Descendo as escadas, observo o anjinho hindu e os macaquinhos da Guiné a sorrirem como se já soubessem de tudo o que me esperava. Como se me estivessem a segredar “tens de ser tu a fazer esta caminhada de descoberta”.
O mesmo ritual de sempre ao pequeno-almoço e só me apetecia novamente falar com o Sr. Francisco. Tentei mastigar o pão com manteiga o mais rápido possível. Tentei beber o leite com chocolate como se fosse um shot de uma porcaria qualquer.

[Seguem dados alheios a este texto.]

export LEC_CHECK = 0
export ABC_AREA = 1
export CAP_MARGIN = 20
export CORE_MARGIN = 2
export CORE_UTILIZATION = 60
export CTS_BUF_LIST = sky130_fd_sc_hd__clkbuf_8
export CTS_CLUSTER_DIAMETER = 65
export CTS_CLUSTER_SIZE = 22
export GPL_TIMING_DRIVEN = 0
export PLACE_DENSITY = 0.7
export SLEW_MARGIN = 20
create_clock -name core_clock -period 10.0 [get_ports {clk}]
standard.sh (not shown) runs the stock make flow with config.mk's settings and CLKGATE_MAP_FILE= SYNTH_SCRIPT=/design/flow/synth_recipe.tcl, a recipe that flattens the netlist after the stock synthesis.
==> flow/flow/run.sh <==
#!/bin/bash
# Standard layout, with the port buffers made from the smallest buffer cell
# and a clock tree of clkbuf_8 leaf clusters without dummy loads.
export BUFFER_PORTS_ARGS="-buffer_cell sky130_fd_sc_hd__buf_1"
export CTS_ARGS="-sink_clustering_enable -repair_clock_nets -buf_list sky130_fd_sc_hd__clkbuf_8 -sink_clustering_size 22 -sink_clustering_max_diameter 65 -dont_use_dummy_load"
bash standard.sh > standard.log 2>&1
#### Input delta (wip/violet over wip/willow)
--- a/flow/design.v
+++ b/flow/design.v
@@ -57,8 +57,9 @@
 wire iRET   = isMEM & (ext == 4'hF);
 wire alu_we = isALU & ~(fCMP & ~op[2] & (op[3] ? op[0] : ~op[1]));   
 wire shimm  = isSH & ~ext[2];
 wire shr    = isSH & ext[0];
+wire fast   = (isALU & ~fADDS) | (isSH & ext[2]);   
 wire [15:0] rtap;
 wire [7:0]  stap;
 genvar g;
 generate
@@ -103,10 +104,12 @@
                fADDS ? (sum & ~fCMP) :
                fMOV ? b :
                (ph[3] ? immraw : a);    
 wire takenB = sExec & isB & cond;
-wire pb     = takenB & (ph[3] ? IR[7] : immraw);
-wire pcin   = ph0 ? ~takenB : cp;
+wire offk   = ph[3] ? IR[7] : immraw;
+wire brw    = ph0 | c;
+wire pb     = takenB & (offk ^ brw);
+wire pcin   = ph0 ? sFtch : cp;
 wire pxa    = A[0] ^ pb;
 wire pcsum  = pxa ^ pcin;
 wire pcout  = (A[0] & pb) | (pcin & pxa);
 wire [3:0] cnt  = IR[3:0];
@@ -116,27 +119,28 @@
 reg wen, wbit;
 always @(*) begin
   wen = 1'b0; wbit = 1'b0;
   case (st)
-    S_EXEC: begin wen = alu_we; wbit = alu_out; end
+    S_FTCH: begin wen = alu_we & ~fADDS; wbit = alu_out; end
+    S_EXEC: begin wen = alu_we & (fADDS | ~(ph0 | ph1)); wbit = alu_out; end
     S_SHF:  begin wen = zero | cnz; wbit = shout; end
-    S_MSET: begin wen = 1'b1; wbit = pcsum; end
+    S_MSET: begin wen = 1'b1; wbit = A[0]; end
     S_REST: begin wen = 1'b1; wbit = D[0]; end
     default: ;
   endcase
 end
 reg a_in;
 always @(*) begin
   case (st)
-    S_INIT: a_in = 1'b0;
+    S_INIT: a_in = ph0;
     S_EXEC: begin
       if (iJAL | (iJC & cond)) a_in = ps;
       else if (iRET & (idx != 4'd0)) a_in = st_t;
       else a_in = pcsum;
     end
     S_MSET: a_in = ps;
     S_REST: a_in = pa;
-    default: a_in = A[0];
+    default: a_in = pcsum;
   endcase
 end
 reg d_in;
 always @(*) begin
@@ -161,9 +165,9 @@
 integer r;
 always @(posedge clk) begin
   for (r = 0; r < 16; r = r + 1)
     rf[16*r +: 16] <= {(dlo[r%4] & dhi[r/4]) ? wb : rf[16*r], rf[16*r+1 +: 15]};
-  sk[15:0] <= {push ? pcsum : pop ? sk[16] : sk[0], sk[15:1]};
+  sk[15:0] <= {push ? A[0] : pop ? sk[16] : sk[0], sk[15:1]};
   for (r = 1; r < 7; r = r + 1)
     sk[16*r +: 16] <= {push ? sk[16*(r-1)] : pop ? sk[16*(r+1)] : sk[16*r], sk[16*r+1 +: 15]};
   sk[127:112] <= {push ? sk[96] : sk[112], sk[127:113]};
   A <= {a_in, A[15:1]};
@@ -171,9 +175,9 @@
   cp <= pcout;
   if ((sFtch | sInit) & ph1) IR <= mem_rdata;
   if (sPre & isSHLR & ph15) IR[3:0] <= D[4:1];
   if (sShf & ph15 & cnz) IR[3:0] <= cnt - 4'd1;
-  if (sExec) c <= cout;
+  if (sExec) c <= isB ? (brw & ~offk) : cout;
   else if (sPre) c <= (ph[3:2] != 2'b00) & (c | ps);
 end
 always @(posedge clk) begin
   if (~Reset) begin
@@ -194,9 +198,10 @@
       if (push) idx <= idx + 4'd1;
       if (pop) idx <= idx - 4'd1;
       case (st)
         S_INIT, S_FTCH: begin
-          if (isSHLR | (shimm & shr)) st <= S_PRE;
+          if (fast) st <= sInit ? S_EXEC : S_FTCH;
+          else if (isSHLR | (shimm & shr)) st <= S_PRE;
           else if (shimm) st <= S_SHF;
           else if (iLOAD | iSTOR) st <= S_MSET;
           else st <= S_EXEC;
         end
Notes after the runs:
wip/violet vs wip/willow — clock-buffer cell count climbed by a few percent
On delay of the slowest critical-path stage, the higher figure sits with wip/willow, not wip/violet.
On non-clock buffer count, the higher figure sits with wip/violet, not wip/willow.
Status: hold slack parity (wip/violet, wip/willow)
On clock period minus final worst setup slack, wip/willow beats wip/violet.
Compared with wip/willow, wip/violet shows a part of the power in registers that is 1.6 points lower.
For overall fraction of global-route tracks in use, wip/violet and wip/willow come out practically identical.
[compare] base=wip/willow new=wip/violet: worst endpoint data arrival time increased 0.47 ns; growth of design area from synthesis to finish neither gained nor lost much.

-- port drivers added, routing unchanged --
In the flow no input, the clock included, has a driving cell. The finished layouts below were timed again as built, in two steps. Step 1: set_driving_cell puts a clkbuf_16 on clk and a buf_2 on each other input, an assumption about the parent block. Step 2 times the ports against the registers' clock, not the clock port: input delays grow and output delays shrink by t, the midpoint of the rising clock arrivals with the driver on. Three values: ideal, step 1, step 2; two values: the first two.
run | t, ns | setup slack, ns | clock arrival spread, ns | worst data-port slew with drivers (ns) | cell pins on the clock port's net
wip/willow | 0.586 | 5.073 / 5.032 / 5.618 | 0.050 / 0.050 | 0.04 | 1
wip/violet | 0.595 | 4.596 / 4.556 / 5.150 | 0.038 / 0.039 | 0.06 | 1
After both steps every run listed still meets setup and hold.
Context: an optimization exercise on an open-source flow, tuned for small area, a short achievable clock period and few clock cycles per item. The choices shown serve that exercise and are no tape-out recipe.
Function was checked by simulation only, so behaviour that the tests miss may differ from the original.
Power and IR drop assume default switching activity.

==> flow/design.v <==
module rng(clk, reset, o, x);
   input clk;
   input reset;
   output [127:0] o;
   output [127:0] x;
   localparam [127:0] RULE150 = 128'b00000000000000000001000000000000000000000000000000000000000000000000000000000000000000000000000100000000100000000000000000000000;
   localparam [127:0] SEED    = 128'h9e3779b97f4a7c15f39cc0605cedc835;
   reg  [127:0] s;
   assign x = {s[126:0], 1'b0} ^ {1'b0, s[127:1]};
   always @(posedge clk, posedge reset)
     if (reset) s <= SEED;
     else       s <= x ^ (s & RULE150);
   assign o = s;
endmodule
module sbox_g(a, b, m3, m4, n1, y1, y2, y3);
   input  [3:0] a;       
   input  [3:0] b;       
   input  [3:0] m3, m4;  
   input  [3:0] n1;      
   output [3:0] y1, y2, y3;
   wire [3:0] n2 = a ^ m4;
   wire [3:0] n3 = b ^ m3;
   function [3:0] H;
      input [3:0] p;
      input [3:0] q;
      reg ap, aq;
      begin
         ap = p[2] ^ p[1];
         aq = q[2] ^ q[1];
         H[3] = ap ^ p[0];
         H[2] = ap;
         H[1] = p[3] ^ p[1] ^ (ap & (p[0] ^ q[0])) ^ (aq & p[0]);
         H[0] = p[0] ^ (p[3] & (ap ^ aq)) ^ (q[3] & ap) ^
                (p[2] & (p[1] ^ q[1])) ^ (q[2] & p[1]);
      end
   endfunction
   assign y1 = H(n2, n3) ^ 4'b0111;
   assign y2 = H(n3, n1);
   assign y3 = H(n1, n2);
endmodule
module sbox_f(y1, y2, y3, a, b);
   input  [3:0] y1, y2, y3;
   output [3:0] a, b;
   function [3:0] K;
      input [3:0] p;
      input [3:0] q;
      reg t, u;
      begin
         t = p[0] ^ q[0];
         u = (p[3] & t) ^ (q[3] & p[0]);
         K[1] = p[2] ^ p[1] ^ u;
         K[3] = p[2] ^ p[1] ^ p[0] ^ u;
         K[2] = p[3] ^ (p[1] & t) ^ (q[1] & p[0]);
         K[0] = p[1] ^ (p[2] & t) ^ (q[2] & p[0]);
      end
   endfunction
   assign a = K(y3, y2);
   assign b = K(y1, y3) ^ K(y2, y1);
endmodule
module led_serial
   (
    clk,
    reset,
    keyi,
    datai,
    dataq,
    start,
    done);
   input          clk;
   input          reset;
   input  [127:0] keyi;
   input  [ 63:0] datai;
   output [ 63:0] dataq;
   input          start;
   output         done;
   wire [127:0] g, gx;
   rng u_rng (.clk(clk), .reset(reset), .o(g), .x(gx));
   reg        done_r;    
   reg        first;     
   reg        gph;       
   reg        fph;       
   reg        fin;       
   reg  [5:0] rc;        
   reg  [1:0] rs;        
   reg        akf;       
   wire go   = done_r & start;
   wire last = (rc == 6'h04);       
   always @(posedge clk, posedge reset)
     if (reset) begin
        done_r <= 1'b1;
        first  <= 1'b0;
        gph    <= 1'b0;
        fph    <= 1'b0;
        fin    <= 1'b0;
        rc     <= 6'h0;
        rs     <= 2'h0;
        akf    <= 1'b0;
     end else begin
        done_r <= (done_r & ~start) | fin;
        first  <= go;
        gph    <= go | (fph & ~last);
        fph    <= gph;
        fin    <= fph & last;
        akf    <= gph & (rs == 2'h3);
        if (go) begin
           rc <= 6'h1;
           rs <= 2'h0;
        end else if (fph) begin
           rc <= {rc[4:0], ~(rc[5] ^ rc[4])};
           rs <= rs + 2'h1;
        end
     end
   assign done = done_r;
   reg  [127:0] kr0, kr1;
   always @(posedge clk) begin
      kr0 <= done_r ? (keyi ^ g) : {kr0[119:0], kr0[127:120]};
      kr1 <= done_r ? g          : {kr1[119:0], kr1[127:120]};
   end
   reg  [63:0] s0, s1;
   wire [63:0] u0  = first ? (datai ^ kr0[127:64]) : s0;
   wire [63:0] u1  = first ? kr1[127:64]           : s1;
   reg  [63:0] ac;
   always @(*) begin
      ac = 64'h0;
      ac[63-4*(0) -: 4]  = 4'h8;
      ac[63-4*(1) -: 4]  = {1'b0, rc[5:3]};
      ac[63-4*(4) -: 4]  = 4'h9;
      ac[63-4*(5) -: 4]  = {1'b0, rc[2:0]};
      ac[63-4*(8) -: 4]  = 4'h2;
      ac[63-4*(9) -: 4]  = {1'b0, rc[5:3]};
      ac[63-4*(12) -: 4] = 4'h3;
      ac[63-4*(13) -: 4] = {1'b0, rc[2:0]};
   end
   wire [63:0] t0  = u0 ^ ac;
   wire [63:0] t1  = u1;
   reg  [63:0] y1, y2, y3;
   wire [63:0] y1n, y2n, y3n;
   wire [63:0] f0, f1;
   genvar i;
   generate
      for (i = 0; i < 16; i = i + 1) begin : sb
         sbox_g ug (.a(t0[63-4*(i) -: 4]), .b(t1[63-4*(i) -: 4]),
                    .m4({g[8*i+0], g[8*i+1], g[8*i+4], g[8*i+5]}),
                    .m3({g[8*i+2], g[8*i+3], g[8*i+6], g[8*i+7]}),
                    .n1({gx[8*i+1], gx[8*i+2], gx[8*i+5], gx[8*i+6]}),
                    .y1(y1n[63-4*(i) -: 4]), .y2(y2n[63-4*(i) -: 4]), .y3(y3n[63-4*(i) -: 4]));
         sbox_f uf (.y1(y1[63-4*(i) -: 4]), .y2(y2[63-4*(i) -: 4]), .y3(y3[63-4*(i) -: 4]),
                    .a(f0[63-4*(i) -: 4]), .b(f1[63-4*(i) -: 4]));
      end
   endgenerate
   always @(posedge clk) begin
      y1 <= y1n;
      y2 <= y2n;
      y3 <= y3n;
   end
   function [3:0] gm2;
      input [3:0] d;
      gm2 = {d[2], d[1], d[3] ^ d[0], d[3]};
   endfunction
   function [63:0] srmc;
      input [63:0] x;
      reg [3:0] c0, c1, c2, c3, n;
      integer j, k;
      begin
         srmc = 64'h0;
         for (j = 0; j < 4; j = j + 1) begin
            c0 = x[63-4*(j) -: 4];
            c1 = x[63-4*(4 + ((j + 1) % 4)) -: 4];
            c2 = x[63-4*(8 + ((j + 2) % 4)) -: 4];
            c3 = x[63-4*(12 + ((j + 3) % 4)) -: 4];
            for (k = 0; k < 4; k = k + 1) begin
               n = gm2(gm2(c0)) ^ c1 ^ gm2(c2) ^ gm2(c3);
               c0 = c1; c1 = c2; c2 = c3; c3 = n;
            end
            srmc[63-4*(j) -: 4]      = c0;
            srmc[63-4*(4 + j) -: 4]  = c1;
            srmc[63-4*(8 + j) -: 4]  = c2;
            srmc[63-4*(12 + j) -: 4] = c3;
         end
      end
   endfunction
   wire [63:0] kf0 = {64{akf}} & kr0[119:56];
   wire [63:0] kf1 = {64{akf}} & kr1[119:56];
   always @(posedge clk) begin
      s0 <= srmc(f0) ^ kf0;
      s1 <= srmc(f1) ^ kf1;
   end
   reg [63:0] dq;
   always @(posedge clk)
     if (fin) dq <= s0 ^ s1;
   assign dataq = dq;
endmodule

“A minha amiga voltou cá hoje!”. Sou recebida com entusiasmo. Tento perceber a razão de ser de tal percurso de vida. Começa a contar-me as histórias de infância. Órfão de pai, descreve-me a vida atribulada da mãe e a luta que tal senhora teve de fazer para o criar. “Não julgues que isto é como hoje! Tanta facilidade para tanta coisa, e esquecem-se de semear o mais importante ”. Descreve-me a união e a força que sentia, o amor que era gerado por pessoas que nada tinham para partilhar, a não ser os afectos. Falou-me da sua primeira namorada, a Jacinta. “Era um anjo. Os cabelos castanhos despenteados pelo vento enquanto corríamos de mãos dadas para o nosso lugar, deixavam com a sensação de que era a minha mulher para sempre! Amavamo-nos como se não houvesse amanhã!”. Passado uns anos estalou a guerra colonial e lá teve de ir para a Guiné. “Nem sabia o que fazer à minha vida!” Deixou para trás o seu amor. Deixou para trás tudo o que era mais valioso na sua vida. “Não havia dia nenhum, hora, minuto ou segundo que não pensasse nela, esperando por voltar, ansiando por tocar novamente na minha Jacinta”. “O dia do regresso foi o dia mais triste da minha vida. Só me lembro da minha mãe me dizer: Ela morreu querido.” “Tranquei-me no quarto dias e dias” “Senti que a minha vida tinha acabado.” “Apenas me podia consolar do pequeno papel que me entregaram mal me deram a notícia – Ela deixou isto para ti.” “Trago-o sempre comigo, é o meu talismã!”. Olho, e mostra-me um papel amarelo e gasto pelo tempo. Lá, apenas constava um poema.
Busque Amor novas artes, novo engenho
Pera matar-me, e novas esquivanças,
Que não pode tirar-me as esperanças,
Que mal me tirará o que eu não tenho.
Olhai de que esperanças me mantenho!
Vede que perigosas seguranças!
Que não temo contrastes nem mudanças,
Andando em bravo mar, perdido o lenho.
Mas, enquanto não pode haver desgosto
Onde esperança falta, lá me esconde
Amor um mal, que mata e não se vê,
Que dias há que na alma me tem posto
Um não sei quê, que nasce não sei onde,
Vem não sei como e dói não sei porquê.
Luís Vaz de Camões
Questionei-me se quando observamos o principio do fim, não será antes o princípio da continuidade.